In the cache-aside pattern, data is loaded into the cache in a lazy loading approach.

A service loads the cache with data fetched from the backend when it doesn’t find an entry in the cache. It is loaded with data only when needed and the microservice decides if the data needs to be cached.

When the requested data is present in the cache, the application service fetches directly from the data and returns and there is no backend query executed.

On the other hand, if the data is not present in the cache, the microservice queries data from the backend and then writes it to the cache before returning a response. In this case there is both a database query and a cache write.

Conceptually, there are two scenarios

• Cache miss – when the object is not present in the cache, the service makes a query to the backend and fetches the data. It then adds these objects to the cache, depending on if the data will be accessed later. The service then returns the data as response.
  
• Cache hit – when the object is already present in the cache, the service queries data from the cache directly and returns as response. There is no backend query required and it significantly reduces the execution time.

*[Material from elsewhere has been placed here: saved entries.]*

This design comes from an exercise in tuning for small area, a short achievable clock period and few clock cycles on the open sky130 flow, not from production work.

==> branch garnet <==
==> flow/design.v (excerpt) <==
module fww_macro_cpu (
    input  wire        clk,
    input  wire        rst,           
    input  wire        start,         
    input  wire [11:0] start_pc,
    input  wire        ext_allowed,   
    output wire        busy,
    output wire        done,
    output wire [2:0]  status_code,
    output wire [15:0] status_info,
    output wire [15:0] acc,
    output wire [15:0] pc,
    output wire [15:0] ir,
    output wire        mem_req,
    output wire        mem_we,
    output wire [11:0] mem_addr,
    output wire [15:0] mem_wdata,
    input  wire        mem_ack,
    input  wire [15:0] mem_rdata
);
clock: 8.0 ns
lec_check: 0
cap_margin: 20
core_margin: 2
core_utilization: 40
setup_slack_margin: 4.5
slew_margin: 20
standard.sh (not shown) runs the stock make flow with config.mk's settings and CLKGATE_MAP_FILE= SYNTH_SCRIPT=/design/flow/synth_recipe.tcl, a recipe that flattens the netlist after the stock synthesis.
==> flow/flow/run.sh <==
#!/bin/bash
set -euo pipefail
cd "$(dirname "$0")/.."
export BUFFER_PORTS_ARGS="-buffer_cell sky130_fd_sc_hd__buf_1"
bash standard.sh > standard_make.log 2>&1
==> branch quartz: changes against branch garnet <==
--- a/flow/design.v
+++ b/flow/design.v
@@ -49,15 +49,14 @@
     reg [2:0]  st_code;
     reg        info_v;          
     reg        ext_r;
     reg        neg_r;           
     reg        yinv_r;          
     reg [3:0]  cnt;             
     reg        dsq_r;           
-    reg        wd_pc;           
     reg        g_apc;           
     reg        g_req;           
     reg        g_reqpc;         
     reg        g_we;            
     reg        g_xinv;          
     reg        g_xir;           
     reg        g_yen;           
@@ -111,15 +110,15 @@
     wire        cin   = y_inv | x_inv;
     wire [15:0] add_x = x_ir ? (s_div ? {ir_r[14:0], acc_r[15]} : ir_r)
                              : (acc_r ^ {16{x_inv}});
     wire [15:0] add_y = (v_r ^ {16{y_inv}}) & {16{y_en}};
     wire [16:0] add_s = {1'b0, add_x} + {1'b0, add_y} + {16'd0, cin};
     wire        qbit  = ~add_s[15];    
     wire mul_last = (acc_r[15:1] == 15'd0);
-    wire skip4    = 1'b0;
+    wire skip4    = (ir_r == 16'd0) && (acc_r[15:12] == 4'd0) && (cnt >= 4'd3);
     wire i_opnd = st_code[1] & ~st_code[0];    
     wire i_opc  = st_code[1] & st_code[0];     
     wire i_pc   = ~st_code[1] & ~info_v;       
     assign busy        = ~s_idle & ~s_done;
     assign done        = s_done;
     assign status_code = st_code;
     assign status_info = ({16{i_pc}}   & pc_r) |
@@ -130,15 +129,15 @@
     assign pc          = pc_r;
     assign ir          = ir_r;
     assign mem_req   = g_req | (g_reqpc & pc_ok);
     assign mem_we    = g_we;
     assign mem_addr  = ({12{g_apc}} & pc_r[11:0]) |
                        ({12{s_rd2}} & v_r[11:0]) |
                        ({12{~g_apc & ~s_rd2}} & operand);
-    assign mem_wdata = wd_pc ? pc_r : acc_r;    
+    assign mem_wdata = acc_r;    
     wire go      = (s_idle | s_done) & start;
     wire f_ack   = s_fetch & pc_ok & ack;
     wire f_bad   = s_fetch & ~pc_ok;
     wire o_ack   = s_opr & ack;
     wire ld_bad  = o_ack & o_ldid & (mem_rdata[15:12] != 4'd0);
     wire d_bad   = s_dec & ext_bad;
     wire div_end = s_div & (skip4 ? (cnt == 4'd3) : (cnt == 4'd0));
@@ -186,24 +185,27 @@
                   (s_mul & ~mul_last & acc_r[1]);
     end
     always @(posedge clk) begin
         if (go)
             pc_r <= {4'd0, start_pc};
         else if ((s_dec & o_jump & ~dsq_r) | (s_wr & ack & o_jsub))
             pc_r <= {4'd0, operand};
-        else if ((f_ack & r_seq) | (s_dec & (o_jsub | (opcode == 4'd0))) |
+        else if ((f_ack & r_seq) | (s_dec & (opcode == 4'd0)) |
                  (o_ack & (o_load | o_add | o_sub)) | (s_wr & ack & ~o_jsub) |
                  (s_rd2 & ack) | (md_end & ~pc_last) | (s_ref & ack) | s_js2)
             pc_r <= pc_inc;
         else if (o_ack & o_ret)
             pc_r <= mem_rdata;
         if (go)
             acc_r <= 16'd0;
-        else if ((s_dec & o_loadi & dsq_r) | (s_next & (o_load | o_ldid)))
+        else if ((s_dec & o_loadi & dsq_r) | (s_next & (o_load | o_ldid)) |
+                 (s_wr & ack & o_jsub))
             acc_r <= v_r;
+        else if (s_dec & o_jsub)
+            acc_r <= pc_inc;
         else if ((s_next & (o_add | o_sub)) | (o_ack & o_div & acc_r[15]) |
                  ((s_nmd | s_nmdr | s_dzf) & neg_r) | (s_mul & mul_last))
             acc_r <= add_s[15:0];
         else if (s_mul)
             acc_r <= {1'b0, acc_r[15:1]};
         else if (s_div)
             acc_r <= skip4 ? {acc_r[11:0], 4'd0} : {acc_r[14:0], qbit};
@@ -213,20 +215,20 @@
             ir_r <= mem_rdata;
         else if ((s_mul & ~mul_last) | (s_div & ~skip4))
             ir_r <= add_s[15:0];
         if (f_ack)
             v_r <= {4'd0, mem_rdata[11:0]};
         else if (o_ack | (s_rd2 & ack))
             v_r <= mem_rdata;
+        else if (s_dec & o_jsub)
+            v_r <= acc_r;
         else if (s_mul)
             v_r <= {v_r[14:0], 1'b0};
-        if (f_ack) begin
+        if (f_ack)
             dsq_r <= r_seq;
-            wd_pc <= r_jsub;
-        end
         if (o_ack) begin
             yinv_r <= o_sub | (o_div & ~mem_rdata[15]);
             neg_r  <= o_div & (acc_r[15] ^ mem_rdata[15]);
         end
         if (go | busy) begin
             st_code <= {f_bad | ld_bad, d_bad | (s_dzr & ack), (f_ack & r_halt) | d_bad};
             info_v  <= ld_bad;
==> branch pepper: changes against branch garnet <==
--- a/flow/design.v
+++ b/flow/design.v
@@ -44,14 +44,17 @@
                      OP_JN = 4'd9,   OP_JSUB = 4'd10, OP_RET = 4'd11,
                      OP_LOADI = 4'd12, OP_LOADID = 4'd13;
     reg [15:0] st;
     reg [15:0] acc_r, pc_r, ir_r;
     reg [15:0] v_r;             
     reg [2:0]  st_code;
     reg        info_v;          
+    reg        info_opnd;       
+    reg        info_opc;        
+    reg        info_pc;         
     reg        ext_r;
     reg        neg_r;           
     reg        yinv_r;          
     reg [3:0]  cnt;             
     reg        dsq_r;           
     reg        wd_pc;           
     reg        g_apc;           
@@ -111,25 +114,22 @@
     wire        cin   = y_inv | x_inv;
     wire [15:0] add_x = x_ir ? (s_div ? {ir_r[14:0], acc_r[15]} : ir_r)
                              : (acc_r ^ {16{x_inv}});
     wire [15:0] add_y = (v_r ^ {16{y_inv}}) & {16{y_en}};
     wire [16:0] add_s = {1'b0, add_x} + {1'b0, add_y} + {16'd0, cin};
     wire        qbit  = ~add_s[15];    
     wire mul_last = (acc_r[15:1] == 15'd0);
-    wire skip4    = 1'b0;
-    wire i_opnd = st_code[1] & ~st_code[0];    
-    wire i_opc  = st_code[1] & st_code[0];     
-    wire i_pc   = ~st_code[1] & ~info_v;       
+    wire skip4    = (ir_r == 16'd0) && (acc_r[15:12] == 4'd0) && (cnt >= 4'd3);
     assign busy        = ~s_idle & ~s_done;
     assign done        = s_done;
     assign status_code = st_code;
-    assign status_info = ({16{i_pc}}   & pc_r) |
-                         ({16{info_v}} & v_r) |
-                         ({16{i_opnd}} & {4'd0, operand}) |
-                         ({16{i_opc}}  & {12'd0, opcode});
+    assign status_info = ({16{info_pc}}   & pc_r) |
+                         ({16{info_v}}    & v_r) |
+                         ({16{info_opnd}} & {4'd0, operand}) |
+                         ({16{info_opc}}  & {12'd0, opcode});
     assign acc         = acc_r;
     assign pc          = pc_r;
     assign ir          = ir_r;
     assign mem_req   = g_req | (g_reqpc & pc_ok);
     assign mem_we    = g_we;
     assign mem_addr  = ({12{g_apc}} & pc_r[11:0]) |
                        ({12{s_rd2}} & v_r[11:0]) |
@@ -225,15 +225,18 @@
         end
         if (o_ack) begin
             yinv_r <= o_sub | (o_div & ~mem_rdata[15]);
             neg_r  <= o_div & (acc_r[15] ^ mem_rdata[15]);
         end
         if (go | busy) begin
             st_code <= {f_bad | ld_bad, d_bad | (s_dzr & ack), (f_ack & r_halt) | d_bad};
-            info_v  <= ld_bad;
+            info_v    <= ld_bad;
+            info_opnd <= s_dzr & ack;
+            info_opc  <= d_bad;
+            info_pc   <= ~ld_bad & ~(s_dzr & ack) & ~d_bad;
         end
         if (go)
             ext_r <= ext_allowed;
         if (o_ack & o_div)
             cnt <= 4'd15;
         else if (s_div)
             cnt <= cnt - (skip4 ? 4'd4 : 4'd1);
==> branch willow: changes against branch garnet <==
--- a/flow/design.v
+++ b/flow/design.v
@@ -49,22 +49,16 @@
     reg [2:0]  st_code;
     reg        info_v;          
     reg        ext_r;
     reg        neg_r;           
     reg        yinv_r;          
     reg [3:0]  cnt;             
     reg        dsq_r;           
-    reg        wd_pc;           
-    reg        g_apc;           
-    reg        g_req;           
-    reg        g_reqpc;         
-    reg        g_we;            
-    reg        g_xinv;          
-    reg        g_xir;           
-    reg        g_yen;           
+    reg        dreq_r;          
+    reg        dwe_r;           
     wire s_idle = st[I_IDLE],   s_done = st[I_DONE],     s_fetch = st[I_FETCH];
     wire s_dec  = st[I_DECODE], s_opr  = st[I_OPREAD],   s_wr    = st[I_WRITE];
     wire s_rd2  = st[I_READ2],  s_next = st[I_NEXT],     s_mul   = st[I_MUL];
     wire s_div  = st[I_DIV],    s_nmd  = st[I_NEXTMD],   s_nmdr  = st[I_NMDR];
     wire s_ref  = st[I_REFETCH], s_js2 = st[I_JS2],      s_dzf   = st[I_DZFIX];
     wire s_dzr  = st[I_DZREF];
     function automatic is_read(input [3:0] op);
@@ -94,58 +88,57 @@
     wire [3:0] r_op     = mem_rdata[15:12];
     wire       r_store  = (r_op == OP_STORE);
     wire       r_jsub   = (r_op == OP_JSUB);
     wire       r_extbad = ((r_op == OP_LOADI) || (r_op == OP_LOADID)) && !ext_r;
     wire       r_taken  = (r_op == OP_JUMP) ||
                           ((r_op == OP_JZ) && acc_zero) ||
                           ((r_op == OP_JN) && acc_r[15]);
-    wire       r_seq    = (r_op != 4'd0) && !is_read(r_op) && !r_store && !r_jsub &&
-                          !r_taken && !r_extbad;
+    wire       r_seq    = !is_read(r_op) && !r_store && !r_jsub && !r_taken && !r_extbad;
     wire       r_halt   = (mem_rdata == 16'd0);
-    wire       r_dreq   = (is_read(r_op) & ~r_extbad) | r_store | r_taken;
     wire rdata_zero = r_halt;
     wire ack        = mem_ack;
-    wire        x_ir  = g_xir;
-    wire        x_inv = g_xinv;
-    wire        y_en  = g_yen;
-    wire        y_inv = yinv_r ^ (s_div & ir_r[15]);
-    wire        cin   = y_inv | x_inv;
+    wire        x_ir  = s_mul | s_div;
+    wire        x_inv = s_opr | s_nmd | s_nmdr | s_dzf;
+    wire        y_en  = s_next | s_div | (s_mul & acc_r[0]);
+    wire        cin   = yinv_r | x_inv;
     wire [15:0] add_x = x_ir ? (s_div ? {ir_r[14:0], acc_r[15]} : ir_r)
                              : (acc_r ^ {16{x_inv}});
-    wire [15:0] add_y = (v_r ^ {16{y_inv}}) & {16{y_en}};
+    wire [15:0] add_y = (v_r ^ {16{yinv_r}}) & {16{y_en}};
     wire [16:0] add_s = {1'b0, add_x} + {1'b0, add_y} + {16'd0, cin};
-    wire        qbit  = ~add_s[15];    
+    wire        qbit  = add_s[16];
     wire mul_last = (acc_r[15:1] == 15'd0);
-    wire skip4    = 1'b0;
     wire i_opnd = st_code[1] & ~st_code[0];    
     wire i_opc  = st_code[1] & st_code[0];     
     wire i_pc   = ~st_code[1] & ~info_v;       
     assign busy        = ~s_idle & ~s_done;
     assign done        = s_done;
     assign status_code = st_code;
     assign status_info = ({16{i_pc}}   & pc_r) |
                          ({16{info_v}} & v_r) |
                          ({16{i_opnd}} & {4'd0, operand}) |
                          ({16{i_opc}}  & {12'd0, opcode});
     assign acc         = acc_r;
     assign pc          = pc_r;
     assign ir          = ir_r;
-    assign mem_req   = g_req | (g_reqpc & pc_ok);
-    assign mem_we    = g_we;
-    assign mem_addr  = ({12{g_apc}} & pc_r[11:0]) |
+    wire addr_pc = s_fetch | (s_dec & dsq_r) | s_next | s_nmd | s_nmdr | s_ref | s_dzf | s_dzr;
+    assign mem_req   = ((s_fetch | s_next) & pc_ok) |
+                       (s_dec & (dreq_r | (dsq_r & pc_ok))) |
+                       s_opr | s_wr | s_rd2 | s_nmd | s_nmdr | s_ref | s_dzf | s_dzr;
+    assign mem_we    = s_wr | (s_dec & dwe_r);
+    assign mem_addr  = ({12{addr_pc}} & pc_r[11:0]) |
                        ({12{s_rd2}} & v_r[11:0]) |
-                       ({12{~g_apc & ~s_rd2}} & operand);
-    assign mem_wdata = wd_pc ? pc_r : acc_r;    
+                       ({12{~addr_pc & ~s_rd2}} & operand);
+    assign mem_wdata = o_jsub ? pc_r : acc_r;    
     wire go      = (s_idle | s_done) & start;
     wire f_ack   = s_fetch & pc_ok & ack;
     wire f_bad   = s_fetch & ~pc_ok;
     wire o_ack   = s_opr & ack;
     wire ld_bad  = o_ack & o_ldid & (mem_rdata[15:12] != 4'd0);
     wire d_bad   = s_dec & ext_bad;
-    wire div_end = s_div & (skip4 ? (cnt == 4'd3) : (cnt == 4'd0));
+    wire div_end = s_div & (cnt == 4'd0);
     wire md_end  = (s_mul & mul_last) | div_end;
     wire [15:0] st_n;
     assign st_n[I_IDLE]    = s_idle & ~start;
     assign st_n[I_DONE]    = (s_done & ~start) | f_bad | (f_ack & r_halt) | d_bad | ld_bad |
                              (s_dzr & ack);
     assign st_n[I_FETCH]   = go | (s_fetch & pc_ok & ~ack) |
                              (s_dec & ~op_read & ~op_write & ~ext_bad) |
@@ -161,81 +154,69 @@
     assign st_n[I_NEXTMD]  = md_end & ~pc_last;
     assign st_n[I_NMDR]    = md_end & pc_last;
     assign st_n[I_REFETCH] = s_nmdr | (s_ref & ~ack);
     assign st_n[I_JS2]     = s_wr & ack & o_jsub;
     assign st_n[I_DZFIX]   = o_ack & o_div & rdata_zero;
     assign st_n[I_DZREF]   = s_dzf | (s_dzr & ~ack);
     always @(posedge clk) begin
-        if (rst) begin
-            st      <= 16'd1 << I_IDLE;
-            g_req   <= 1'b0;
-            g_reqpc <= 1'b0;
-            g_we    <= 1'b0;
-        end else begin
-            st      <= st_n;
-            g_req   <= st_n[I_OPREAD] | st_n[I_WRITE] | st_n[I_READ2] | st_n[I_NEXTMD] |
-                       st_n[I_NMDR] | st_n[I_REFETCH] | st_n[I_DZFIX] | st_n[I_DZREF] |
-                       (f_ack & r_dreq);
-            g_reqpc <= st_n[I_FETCH] | st_n[I_NEXT] | (f_ack & r_seq);
-            g_we    <= st_n[I_WRITE] | (f_ack & r_store);
-        end
-        g_apc  <= st_n[I_FETCH] | st_n[I_NEXT] | st_n[I_NEXTMD] | st_n[I_NMDR] |
-                  st_n[I_REFETCH] | st_n[I_DZFIX] | st_n[I_DZREF] | (f_ack & r_seq);
-        g_xinv <= st_n[I_OPREAD] | st_n[I_NEXTMD] | st_n[I_NMDR] | st_n[I_DZFIX];
-        g_xir  <= st_n[I_MUL] | st_n[I_DIV];
-        g_yen  <= st_n[I_NEXT] | st_n[I_DIV] | (o_ack & o_mul & acc_r[0]) |
-                  (s_mul & ~mul_last & acc_r[1]);
+        if (rst)
+            st <= 16'd1 << I_IDLE;
+        else
+            st <= st_n;
     end
     always @(posedge clk) begin
         if (go)
             pc_r <= {4'd0, start_pc};
         else if ((s_dec & o_jump & ~dsq_r) | (s_wr & ack & o_jsub))
             pc_r <= {4'd0, operand};
-        else if ((f_ack & r_seq) | (s_dec & (o_jsub | (opcode == 4'd0))) |
+        else if ((f_ack & r_seq & ~r_halt) | (s_dec & o_jsub) |
                  (o_ack & (o_load | o_add | o_sub)) | (s_wr & ack & ~o_jsub) |
                  (s_rd2 & ack) | (md_end & ~pc_last) | (s_ref & ack) | s_js2)
             pc_r <= pc_inc;
         else if (o_ack & o_ret)
             pc_r <= mem_rdata;
         if (go)
             acc_r <= 16'd0;
-        else if ((s_dec & o_loadi & dsq_r) | (s_next & (o_load | o_ldid)))
+        else if (s_dec & o_loadi & dsq_r)
+            acc_r <= {4'd0, operand};
+        else if (s_next & (o_load | o_ldid))
             acc_r <= v_r;
         else if ((s_next & (o_add | o_sub)) | (o_ack & o_div & acc_r[15]) |
                  ((s_nmd | s_nmdr | s_dzf) & neg_r) | (s_mul & mul_last))
             acc_r <= add_s[15:0];
         else if (s_mul)
             acc_r <= {1'b0, acc_r[15:1]};
         else if (s_div)
-            acc_r <= skip4 ? {acc_r[11:0], 4'd0} : {acc_r[14:0], qbit};
+            acc_r <= {acc_r[14:0], qbit};
         if (o_ack & (o_mul | o_div))
             ir_r <= 16'd0;
         else if (f_ack | (s_ref & ack) | (s_dzr & ack))
             ir_r <= mem_rdata;
-        else if ((s_mul & ~mul_last) | (s_div & ~skip4))
+        else if ((s_mul & ~mul_last) | (s_div & qbit))
             ir_r <= add_s[15:0];
-        if (f_ack)
-            v_r <= {4'd0, mem_rdata[11:0]};
-        else if (o_ack | (s_rd2 & ack))
+        else if (s_div)
+            ir_r <= {ir_r[14:0], acc_r[15]};
+        if (o_ack | (s_rd2 & ack))
             v_r <= mem_rdata;
         else if (s_mul)
             v_r <= {v_r[14:0], 1'b0};
         if (f_ack) begin
-            dsq_r <= r_seq;
-            wd_pc <= r_jsub;
+            dsq_r  <= r_seq;
+            dreq_r <= (is_read(r_op) & ~r_extbad) | r_store | r_taken;
+            dwe_r  <= r_store;
         end
         if (o_ack) begin
             yinv_r <= o_sub | (o_div & ~mem_rdata[15]);
             neg_r  <= o_div & (acc_r[15] ^ mem_rdata[15]);
         end
         if (go | busy) begin
             st_code <= {f_bad | ld_bad, d_bad | (s_dzr & ack), (f_ack & r_halt) | d_bad};
             info_v  <= ld_bad;
         end
         if (go)
             ext_r <= ext_allowed;
         if (o_ack & o_div)
             cnt <= 4'd15;
         else if (s_div)
-            cnt <= cnt - (skip4 ? 4'd4 : 4'd1);
+            cnt <= cnt - 4'd1;
     end
 endmodule
==> results.cfg <==
[run_status]
run_status = timing/DRC/antenna clean

[critical_path]
worst_ep_arrival_time_ns = 1.87

[route]
met2_wirelength_mm = 12.6

[layout]
flow.area_growth_from_synthesis_pct = 14.3
inv_count = 29

[grt]
grt_first_pass_wirelength_mm = 42.6

[floorplanning]
tapcell.inserted = 234
-- figures above: branch pepper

When to use Cache-Aside pattern

Applications can use this approach for frequently accessed data when the service makes multiple real-time calls to fetch data from the backend.

When there is any update to the data that is currently cached, the service needs to notify the cache to invalidate the object and remove it from the cache.

Benefits of using Cache-Aside pattern

1. Easy to implement – cache aside is the simplest and an easy to implement caching pattern
2. Application Driven – The application service is responsible for determining which data to store and adding objects to the cache
3. Caching only when required – Since the application drives the caching, only the data that is required will be stored and hence there is a positive utilization of memory

Key Considerations while using Cache-Aside pattern

• Twice as Fast or Slow – The application response times vary with the availability of data in the cache. When there is an object available in the cache, the response is twice as fast. If it doesn’t the response is twice as slow, since the application needs to query the backend and store it in the cache.
  
• Cold and Warm – Initially when the application boots up, the cache is cold – it is empty as the application has not yet loaded any data in the cache. As the application receives more and more requests, the cache is loaded with data as required – cache is now warm.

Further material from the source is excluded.